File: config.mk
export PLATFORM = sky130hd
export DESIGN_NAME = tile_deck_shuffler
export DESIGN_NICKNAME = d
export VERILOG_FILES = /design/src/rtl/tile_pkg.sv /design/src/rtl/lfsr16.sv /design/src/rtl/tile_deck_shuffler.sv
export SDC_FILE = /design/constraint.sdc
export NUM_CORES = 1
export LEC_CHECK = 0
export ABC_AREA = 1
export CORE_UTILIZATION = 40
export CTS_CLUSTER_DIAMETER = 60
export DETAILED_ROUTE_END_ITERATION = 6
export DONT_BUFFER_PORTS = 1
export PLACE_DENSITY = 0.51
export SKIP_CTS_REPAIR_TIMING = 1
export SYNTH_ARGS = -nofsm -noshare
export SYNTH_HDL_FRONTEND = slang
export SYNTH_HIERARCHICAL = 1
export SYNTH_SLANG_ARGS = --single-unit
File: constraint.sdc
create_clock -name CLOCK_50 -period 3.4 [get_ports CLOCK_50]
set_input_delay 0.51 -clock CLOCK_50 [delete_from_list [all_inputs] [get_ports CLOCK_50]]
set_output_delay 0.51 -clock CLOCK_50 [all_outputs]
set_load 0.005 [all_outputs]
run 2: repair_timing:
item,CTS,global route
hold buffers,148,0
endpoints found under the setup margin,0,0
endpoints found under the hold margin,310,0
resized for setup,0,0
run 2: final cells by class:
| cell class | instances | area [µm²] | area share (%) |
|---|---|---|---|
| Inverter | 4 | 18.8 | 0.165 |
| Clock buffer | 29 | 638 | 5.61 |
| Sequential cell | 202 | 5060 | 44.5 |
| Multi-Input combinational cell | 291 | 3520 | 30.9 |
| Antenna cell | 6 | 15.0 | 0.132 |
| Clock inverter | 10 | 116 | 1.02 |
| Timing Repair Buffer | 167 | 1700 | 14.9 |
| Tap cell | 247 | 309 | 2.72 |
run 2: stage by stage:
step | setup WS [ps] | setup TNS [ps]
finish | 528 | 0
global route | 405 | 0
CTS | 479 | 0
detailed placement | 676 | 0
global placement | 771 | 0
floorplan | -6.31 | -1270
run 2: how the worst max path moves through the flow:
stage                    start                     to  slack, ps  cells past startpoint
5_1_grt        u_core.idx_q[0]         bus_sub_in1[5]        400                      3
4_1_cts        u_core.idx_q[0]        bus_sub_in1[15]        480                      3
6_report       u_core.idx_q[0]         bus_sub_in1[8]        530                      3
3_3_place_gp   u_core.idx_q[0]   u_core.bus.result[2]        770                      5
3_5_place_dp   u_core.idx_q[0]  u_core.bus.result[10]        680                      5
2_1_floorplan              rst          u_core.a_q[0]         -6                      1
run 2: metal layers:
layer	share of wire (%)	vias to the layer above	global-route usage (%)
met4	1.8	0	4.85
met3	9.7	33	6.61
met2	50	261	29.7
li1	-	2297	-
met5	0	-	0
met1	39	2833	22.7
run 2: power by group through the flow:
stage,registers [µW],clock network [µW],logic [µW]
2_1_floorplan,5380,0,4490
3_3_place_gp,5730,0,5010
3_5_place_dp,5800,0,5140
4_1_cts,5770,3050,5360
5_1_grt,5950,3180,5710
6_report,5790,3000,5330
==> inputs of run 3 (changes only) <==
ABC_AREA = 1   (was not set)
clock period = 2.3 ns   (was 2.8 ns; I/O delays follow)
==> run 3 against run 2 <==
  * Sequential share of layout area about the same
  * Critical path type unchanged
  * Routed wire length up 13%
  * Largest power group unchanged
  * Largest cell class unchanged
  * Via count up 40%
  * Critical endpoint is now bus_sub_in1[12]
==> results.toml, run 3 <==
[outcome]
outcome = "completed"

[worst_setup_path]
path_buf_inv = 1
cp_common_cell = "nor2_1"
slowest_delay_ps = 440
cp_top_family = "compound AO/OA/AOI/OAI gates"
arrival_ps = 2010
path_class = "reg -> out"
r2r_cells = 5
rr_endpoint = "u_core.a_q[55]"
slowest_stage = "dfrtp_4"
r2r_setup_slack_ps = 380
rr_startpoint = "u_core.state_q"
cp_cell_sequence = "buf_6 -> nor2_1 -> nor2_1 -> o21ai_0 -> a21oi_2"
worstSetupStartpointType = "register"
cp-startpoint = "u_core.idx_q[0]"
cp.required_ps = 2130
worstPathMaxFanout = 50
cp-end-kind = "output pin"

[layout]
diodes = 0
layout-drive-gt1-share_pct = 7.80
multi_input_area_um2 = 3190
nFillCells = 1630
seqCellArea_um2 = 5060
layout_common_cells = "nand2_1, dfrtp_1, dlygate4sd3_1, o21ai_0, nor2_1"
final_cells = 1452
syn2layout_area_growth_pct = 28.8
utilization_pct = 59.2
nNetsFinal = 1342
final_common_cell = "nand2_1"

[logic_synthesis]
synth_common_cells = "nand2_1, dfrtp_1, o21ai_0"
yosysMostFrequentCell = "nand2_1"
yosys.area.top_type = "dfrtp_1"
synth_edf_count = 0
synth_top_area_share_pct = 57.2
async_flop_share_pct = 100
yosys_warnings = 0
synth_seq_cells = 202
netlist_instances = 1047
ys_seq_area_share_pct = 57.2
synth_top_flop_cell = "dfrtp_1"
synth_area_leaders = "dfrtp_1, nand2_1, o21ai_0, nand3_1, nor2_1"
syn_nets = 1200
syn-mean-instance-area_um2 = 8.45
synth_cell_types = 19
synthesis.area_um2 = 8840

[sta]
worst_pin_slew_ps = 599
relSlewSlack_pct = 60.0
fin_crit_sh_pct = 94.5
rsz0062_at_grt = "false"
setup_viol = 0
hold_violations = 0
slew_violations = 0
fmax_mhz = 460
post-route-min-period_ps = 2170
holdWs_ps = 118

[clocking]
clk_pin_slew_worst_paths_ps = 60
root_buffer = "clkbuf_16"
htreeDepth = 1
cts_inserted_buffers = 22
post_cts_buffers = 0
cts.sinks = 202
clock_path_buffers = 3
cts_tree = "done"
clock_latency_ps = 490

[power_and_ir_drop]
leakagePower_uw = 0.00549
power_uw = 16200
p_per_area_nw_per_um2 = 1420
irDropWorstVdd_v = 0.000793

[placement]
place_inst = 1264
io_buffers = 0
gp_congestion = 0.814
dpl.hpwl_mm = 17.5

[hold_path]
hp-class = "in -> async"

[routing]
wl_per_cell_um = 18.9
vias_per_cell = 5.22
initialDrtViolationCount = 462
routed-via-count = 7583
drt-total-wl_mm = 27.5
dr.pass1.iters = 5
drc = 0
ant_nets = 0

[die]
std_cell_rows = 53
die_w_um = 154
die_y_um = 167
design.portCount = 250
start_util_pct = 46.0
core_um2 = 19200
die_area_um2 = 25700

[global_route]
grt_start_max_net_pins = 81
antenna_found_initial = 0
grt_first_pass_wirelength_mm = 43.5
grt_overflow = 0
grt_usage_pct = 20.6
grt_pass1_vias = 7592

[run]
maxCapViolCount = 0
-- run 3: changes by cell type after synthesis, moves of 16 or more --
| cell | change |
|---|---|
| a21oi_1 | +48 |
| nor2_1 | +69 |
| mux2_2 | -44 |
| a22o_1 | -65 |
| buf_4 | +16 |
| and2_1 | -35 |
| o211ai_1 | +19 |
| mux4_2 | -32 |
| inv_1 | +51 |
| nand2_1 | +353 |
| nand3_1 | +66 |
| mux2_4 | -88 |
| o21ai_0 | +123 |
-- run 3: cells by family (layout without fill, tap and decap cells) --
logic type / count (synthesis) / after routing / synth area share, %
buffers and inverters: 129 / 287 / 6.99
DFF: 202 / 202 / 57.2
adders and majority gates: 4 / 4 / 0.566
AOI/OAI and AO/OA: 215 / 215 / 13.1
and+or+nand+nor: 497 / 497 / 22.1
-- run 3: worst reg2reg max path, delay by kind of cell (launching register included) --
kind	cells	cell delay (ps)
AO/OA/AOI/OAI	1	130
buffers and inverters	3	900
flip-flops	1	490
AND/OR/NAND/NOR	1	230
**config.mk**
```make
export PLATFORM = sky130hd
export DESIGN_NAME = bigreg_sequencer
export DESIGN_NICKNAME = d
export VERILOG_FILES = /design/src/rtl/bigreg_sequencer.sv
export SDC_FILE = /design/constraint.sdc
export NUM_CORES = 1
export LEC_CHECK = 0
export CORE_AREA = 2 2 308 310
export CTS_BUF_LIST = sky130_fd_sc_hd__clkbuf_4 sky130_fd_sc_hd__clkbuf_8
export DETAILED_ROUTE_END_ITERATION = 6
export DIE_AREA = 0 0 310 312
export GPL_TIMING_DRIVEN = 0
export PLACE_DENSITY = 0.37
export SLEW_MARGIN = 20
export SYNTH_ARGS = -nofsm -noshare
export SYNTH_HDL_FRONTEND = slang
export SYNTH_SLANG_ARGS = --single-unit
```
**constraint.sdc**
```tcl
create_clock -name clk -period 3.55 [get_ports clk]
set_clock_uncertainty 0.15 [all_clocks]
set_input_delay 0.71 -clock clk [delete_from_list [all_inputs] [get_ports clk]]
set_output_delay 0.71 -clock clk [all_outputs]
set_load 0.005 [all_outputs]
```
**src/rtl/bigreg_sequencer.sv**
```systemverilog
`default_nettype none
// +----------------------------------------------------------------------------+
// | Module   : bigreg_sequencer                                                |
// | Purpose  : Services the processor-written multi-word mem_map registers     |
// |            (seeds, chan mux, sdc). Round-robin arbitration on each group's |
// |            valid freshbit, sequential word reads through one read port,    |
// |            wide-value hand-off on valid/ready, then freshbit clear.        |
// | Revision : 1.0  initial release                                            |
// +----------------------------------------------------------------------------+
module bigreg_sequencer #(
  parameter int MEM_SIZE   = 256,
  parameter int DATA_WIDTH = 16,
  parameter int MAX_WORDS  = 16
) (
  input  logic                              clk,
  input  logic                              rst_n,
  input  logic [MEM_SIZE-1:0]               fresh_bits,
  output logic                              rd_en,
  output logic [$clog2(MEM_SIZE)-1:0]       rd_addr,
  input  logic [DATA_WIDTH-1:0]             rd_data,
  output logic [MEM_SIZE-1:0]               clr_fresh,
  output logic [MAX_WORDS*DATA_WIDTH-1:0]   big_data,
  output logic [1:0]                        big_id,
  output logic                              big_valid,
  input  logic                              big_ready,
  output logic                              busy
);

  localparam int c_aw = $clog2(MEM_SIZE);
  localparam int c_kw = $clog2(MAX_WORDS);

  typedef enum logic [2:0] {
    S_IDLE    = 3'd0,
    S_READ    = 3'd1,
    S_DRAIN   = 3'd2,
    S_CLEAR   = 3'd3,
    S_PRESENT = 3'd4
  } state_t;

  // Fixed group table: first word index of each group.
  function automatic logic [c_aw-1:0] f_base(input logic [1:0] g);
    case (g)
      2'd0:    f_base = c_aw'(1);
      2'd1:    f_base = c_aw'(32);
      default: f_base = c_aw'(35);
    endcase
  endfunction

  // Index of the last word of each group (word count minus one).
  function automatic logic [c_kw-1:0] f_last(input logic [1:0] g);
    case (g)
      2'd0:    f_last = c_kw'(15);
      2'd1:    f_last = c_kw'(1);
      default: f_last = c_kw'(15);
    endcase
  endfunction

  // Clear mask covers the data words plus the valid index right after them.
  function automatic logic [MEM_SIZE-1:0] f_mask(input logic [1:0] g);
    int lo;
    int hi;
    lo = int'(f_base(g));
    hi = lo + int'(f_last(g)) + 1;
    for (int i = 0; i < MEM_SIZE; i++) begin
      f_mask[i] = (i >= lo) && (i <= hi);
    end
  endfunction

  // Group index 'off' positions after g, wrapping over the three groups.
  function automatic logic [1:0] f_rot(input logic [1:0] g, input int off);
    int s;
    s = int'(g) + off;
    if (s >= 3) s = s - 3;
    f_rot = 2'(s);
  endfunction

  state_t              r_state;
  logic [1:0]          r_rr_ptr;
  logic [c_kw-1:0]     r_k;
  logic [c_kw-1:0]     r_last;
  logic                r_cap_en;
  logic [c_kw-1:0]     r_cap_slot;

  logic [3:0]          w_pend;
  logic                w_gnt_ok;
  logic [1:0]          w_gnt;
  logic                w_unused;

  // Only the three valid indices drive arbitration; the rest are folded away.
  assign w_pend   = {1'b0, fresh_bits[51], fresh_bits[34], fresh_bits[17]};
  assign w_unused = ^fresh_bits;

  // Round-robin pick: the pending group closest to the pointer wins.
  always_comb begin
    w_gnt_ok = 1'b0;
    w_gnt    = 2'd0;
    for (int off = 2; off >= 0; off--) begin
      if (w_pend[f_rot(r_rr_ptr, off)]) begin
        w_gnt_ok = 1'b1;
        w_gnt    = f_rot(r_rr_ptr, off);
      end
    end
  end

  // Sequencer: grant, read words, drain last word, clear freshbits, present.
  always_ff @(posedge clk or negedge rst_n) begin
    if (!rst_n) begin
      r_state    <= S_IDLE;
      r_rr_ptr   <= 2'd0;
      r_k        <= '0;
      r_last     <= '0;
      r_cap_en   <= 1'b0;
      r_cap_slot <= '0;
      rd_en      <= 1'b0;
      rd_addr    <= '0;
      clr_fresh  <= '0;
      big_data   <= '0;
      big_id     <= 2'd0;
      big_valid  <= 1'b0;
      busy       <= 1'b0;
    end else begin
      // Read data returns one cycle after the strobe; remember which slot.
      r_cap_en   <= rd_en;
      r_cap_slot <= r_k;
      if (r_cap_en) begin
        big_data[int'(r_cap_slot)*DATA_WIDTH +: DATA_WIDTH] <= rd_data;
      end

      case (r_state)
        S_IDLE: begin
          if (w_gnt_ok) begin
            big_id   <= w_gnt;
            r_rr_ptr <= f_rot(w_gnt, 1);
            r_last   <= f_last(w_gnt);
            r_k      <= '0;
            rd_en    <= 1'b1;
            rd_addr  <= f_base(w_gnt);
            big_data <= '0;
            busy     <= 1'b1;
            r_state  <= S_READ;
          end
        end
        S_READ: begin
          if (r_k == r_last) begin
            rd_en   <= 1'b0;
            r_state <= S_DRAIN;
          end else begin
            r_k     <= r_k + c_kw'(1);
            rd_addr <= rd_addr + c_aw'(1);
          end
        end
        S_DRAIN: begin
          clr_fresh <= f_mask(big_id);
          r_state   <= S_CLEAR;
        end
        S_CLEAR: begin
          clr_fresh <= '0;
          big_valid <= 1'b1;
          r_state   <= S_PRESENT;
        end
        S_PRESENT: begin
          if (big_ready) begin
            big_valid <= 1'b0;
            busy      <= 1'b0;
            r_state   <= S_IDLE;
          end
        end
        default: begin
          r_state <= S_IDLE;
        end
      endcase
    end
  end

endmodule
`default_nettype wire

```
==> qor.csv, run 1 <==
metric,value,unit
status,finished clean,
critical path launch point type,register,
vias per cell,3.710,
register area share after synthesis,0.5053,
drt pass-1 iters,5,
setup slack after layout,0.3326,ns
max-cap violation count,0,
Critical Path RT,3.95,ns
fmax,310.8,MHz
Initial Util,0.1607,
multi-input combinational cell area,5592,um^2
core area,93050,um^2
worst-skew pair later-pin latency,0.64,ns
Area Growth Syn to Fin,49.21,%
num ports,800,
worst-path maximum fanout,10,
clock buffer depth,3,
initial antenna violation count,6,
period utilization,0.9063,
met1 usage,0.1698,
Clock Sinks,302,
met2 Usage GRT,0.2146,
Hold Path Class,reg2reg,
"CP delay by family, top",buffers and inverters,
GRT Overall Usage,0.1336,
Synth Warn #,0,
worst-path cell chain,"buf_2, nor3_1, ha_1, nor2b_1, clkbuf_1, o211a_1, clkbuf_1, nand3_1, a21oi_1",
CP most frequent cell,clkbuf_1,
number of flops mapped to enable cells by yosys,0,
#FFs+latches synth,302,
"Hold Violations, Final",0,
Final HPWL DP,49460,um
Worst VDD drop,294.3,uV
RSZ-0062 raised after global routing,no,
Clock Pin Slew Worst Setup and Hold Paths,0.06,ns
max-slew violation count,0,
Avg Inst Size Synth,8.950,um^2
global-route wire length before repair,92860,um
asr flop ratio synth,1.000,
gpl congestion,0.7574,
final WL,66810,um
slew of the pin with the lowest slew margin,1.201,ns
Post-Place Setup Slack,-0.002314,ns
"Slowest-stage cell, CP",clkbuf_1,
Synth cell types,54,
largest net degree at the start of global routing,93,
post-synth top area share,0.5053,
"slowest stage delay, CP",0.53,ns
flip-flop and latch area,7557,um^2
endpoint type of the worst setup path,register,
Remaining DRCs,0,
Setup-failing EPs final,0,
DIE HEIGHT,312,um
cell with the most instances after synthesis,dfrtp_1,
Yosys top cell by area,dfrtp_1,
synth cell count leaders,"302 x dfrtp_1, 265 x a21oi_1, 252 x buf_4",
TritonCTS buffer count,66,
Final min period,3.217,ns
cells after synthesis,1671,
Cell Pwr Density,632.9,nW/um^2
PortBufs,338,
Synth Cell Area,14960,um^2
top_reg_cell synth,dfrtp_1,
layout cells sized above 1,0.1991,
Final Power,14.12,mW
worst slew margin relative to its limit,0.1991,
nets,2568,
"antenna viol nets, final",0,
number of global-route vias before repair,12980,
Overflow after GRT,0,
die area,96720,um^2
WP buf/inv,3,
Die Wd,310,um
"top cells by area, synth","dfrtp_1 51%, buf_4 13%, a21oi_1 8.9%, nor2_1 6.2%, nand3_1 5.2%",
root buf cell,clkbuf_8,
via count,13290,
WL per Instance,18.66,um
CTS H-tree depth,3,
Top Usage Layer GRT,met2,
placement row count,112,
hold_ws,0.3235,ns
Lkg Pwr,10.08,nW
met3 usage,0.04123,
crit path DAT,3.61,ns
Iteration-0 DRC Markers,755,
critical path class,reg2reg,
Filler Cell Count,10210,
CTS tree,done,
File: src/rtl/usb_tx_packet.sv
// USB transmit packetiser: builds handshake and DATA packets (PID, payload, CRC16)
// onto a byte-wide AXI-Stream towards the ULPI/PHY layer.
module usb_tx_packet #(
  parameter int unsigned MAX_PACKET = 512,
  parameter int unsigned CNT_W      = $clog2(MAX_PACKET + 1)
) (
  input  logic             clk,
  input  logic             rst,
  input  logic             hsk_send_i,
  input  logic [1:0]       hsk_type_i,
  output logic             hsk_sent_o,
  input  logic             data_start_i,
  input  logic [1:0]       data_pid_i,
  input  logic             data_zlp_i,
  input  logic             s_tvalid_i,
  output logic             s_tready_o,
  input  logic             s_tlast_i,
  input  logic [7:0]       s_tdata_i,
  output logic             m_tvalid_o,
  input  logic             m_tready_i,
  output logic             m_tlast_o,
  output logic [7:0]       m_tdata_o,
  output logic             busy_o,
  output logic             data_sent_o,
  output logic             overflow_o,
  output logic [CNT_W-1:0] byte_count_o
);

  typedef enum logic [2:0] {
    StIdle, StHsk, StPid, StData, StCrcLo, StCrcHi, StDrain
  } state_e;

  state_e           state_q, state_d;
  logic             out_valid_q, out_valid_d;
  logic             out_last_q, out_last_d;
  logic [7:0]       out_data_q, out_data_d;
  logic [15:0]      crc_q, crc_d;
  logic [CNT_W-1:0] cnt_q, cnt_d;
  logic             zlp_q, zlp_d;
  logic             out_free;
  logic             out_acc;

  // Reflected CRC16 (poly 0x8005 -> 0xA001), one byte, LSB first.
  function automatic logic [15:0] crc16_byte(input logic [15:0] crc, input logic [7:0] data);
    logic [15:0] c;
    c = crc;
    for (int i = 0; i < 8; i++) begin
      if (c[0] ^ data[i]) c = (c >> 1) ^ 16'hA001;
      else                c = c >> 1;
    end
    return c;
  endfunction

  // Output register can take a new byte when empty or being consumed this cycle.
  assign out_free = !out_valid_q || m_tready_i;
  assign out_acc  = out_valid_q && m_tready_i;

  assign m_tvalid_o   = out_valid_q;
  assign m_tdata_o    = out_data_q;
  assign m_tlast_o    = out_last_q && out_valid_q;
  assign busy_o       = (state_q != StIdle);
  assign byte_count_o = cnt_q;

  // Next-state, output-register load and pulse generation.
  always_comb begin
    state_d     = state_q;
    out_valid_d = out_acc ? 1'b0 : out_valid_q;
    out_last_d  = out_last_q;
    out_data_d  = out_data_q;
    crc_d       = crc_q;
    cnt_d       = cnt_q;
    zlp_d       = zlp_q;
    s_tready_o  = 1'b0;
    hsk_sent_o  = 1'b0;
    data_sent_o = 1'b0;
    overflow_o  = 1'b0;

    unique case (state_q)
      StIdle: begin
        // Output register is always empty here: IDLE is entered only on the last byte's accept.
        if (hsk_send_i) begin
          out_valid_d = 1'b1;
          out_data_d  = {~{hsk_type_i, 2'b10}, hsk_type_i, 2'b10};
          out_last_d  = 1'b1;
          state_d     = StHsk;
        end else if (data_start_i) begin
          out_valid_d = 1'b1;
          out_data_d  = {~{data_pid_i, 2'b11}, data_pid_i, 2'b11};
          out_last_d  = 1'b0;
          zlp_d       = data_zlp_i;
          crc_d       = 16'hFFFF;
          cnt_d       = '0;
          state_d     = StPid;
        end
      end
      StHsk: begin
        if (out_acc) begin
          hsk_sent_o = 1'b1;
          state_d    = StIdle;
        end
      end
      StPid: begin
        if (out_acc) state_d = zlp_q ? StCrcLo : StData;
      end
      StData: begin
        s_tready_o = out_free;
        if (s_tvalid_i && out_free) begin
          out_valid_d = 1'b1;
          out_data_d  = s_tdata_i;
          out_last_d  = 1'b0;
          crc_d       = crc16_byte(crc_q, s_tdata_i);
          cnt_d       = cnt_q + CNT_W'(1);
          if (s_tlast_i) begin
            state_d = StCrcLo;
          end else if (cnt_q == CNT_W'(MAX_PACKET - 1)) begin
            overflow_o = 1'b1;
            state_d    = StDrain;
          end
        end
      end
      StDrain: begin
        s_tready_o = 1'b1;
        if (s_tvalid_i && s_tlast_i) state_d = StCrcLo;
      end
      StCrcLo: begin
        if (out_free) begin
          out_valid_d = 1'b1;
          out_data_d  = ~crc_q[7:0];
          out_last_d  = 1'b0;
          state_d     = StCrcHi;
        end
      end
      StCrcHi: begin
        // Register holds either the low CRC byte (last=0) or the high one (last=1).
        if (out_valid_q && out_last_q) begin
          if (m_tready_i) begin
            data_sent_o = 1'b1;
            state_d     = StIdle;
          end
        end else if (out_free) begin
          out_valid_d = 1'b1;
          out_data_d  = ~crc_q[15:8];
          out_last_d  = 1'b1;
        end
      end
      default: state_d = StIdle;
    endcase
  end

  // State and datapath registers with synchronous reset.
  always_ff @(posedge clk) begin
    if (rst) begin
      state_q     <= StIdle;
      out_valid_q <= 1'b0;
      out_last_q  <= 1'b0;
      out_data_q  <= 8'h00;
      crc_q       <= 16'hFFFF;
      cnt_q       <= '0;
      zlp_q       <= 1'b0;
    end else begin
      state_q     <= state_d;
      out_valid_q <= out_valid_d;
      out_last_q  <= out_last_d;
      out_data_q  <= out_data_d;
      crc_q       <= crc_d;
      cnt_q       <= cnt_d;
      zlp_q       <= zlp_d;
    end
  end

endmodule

_ _ _ _ _ _ _

(ABOUT THIS EXERCISE) Word for word, restate the lines of the data above that fall between the line holding "cells past startpoint" and the line holding "2_1_floorplan,5380,0,4490", inclusive, and no other lines.

(TASK ANSWER)
stage                    start                     to  slack, ps  cells past startpoint
5_1_grt        u_core.idx_q[0]         bus_sub_in1[5]        400                      3
4_1_cts        u_core.idx_q[0]        bus_sub_in1[15]        480                      3
6_report       u_core.idx_q[0]         bus_sub_in1[8]        530                      3
3_3_place_gp   u_core.idx_q[0]   u_core.bus.result[2]        770                      5
3_5_place_dp   u_core.idx_q[0]  u_core.bus.result[10]        680                      5
2_1_floorplan              rst          u_core.a_q[0]         -6                      1
run 2: metal layers:
layer	share of wire (%)	vias to the layer above	global-route usage (%)
met4	1.8	0	4.85
met3	9.7	33	6.61
met2	50	261	29.7
li1	-	2297	-
met5	0	-	0
met1	39	2833	22.7
run 2: power by group through the flow:
stage,registers [µW],clock network [µW],logic [µW]
2_1_floorplan,5380,0,4490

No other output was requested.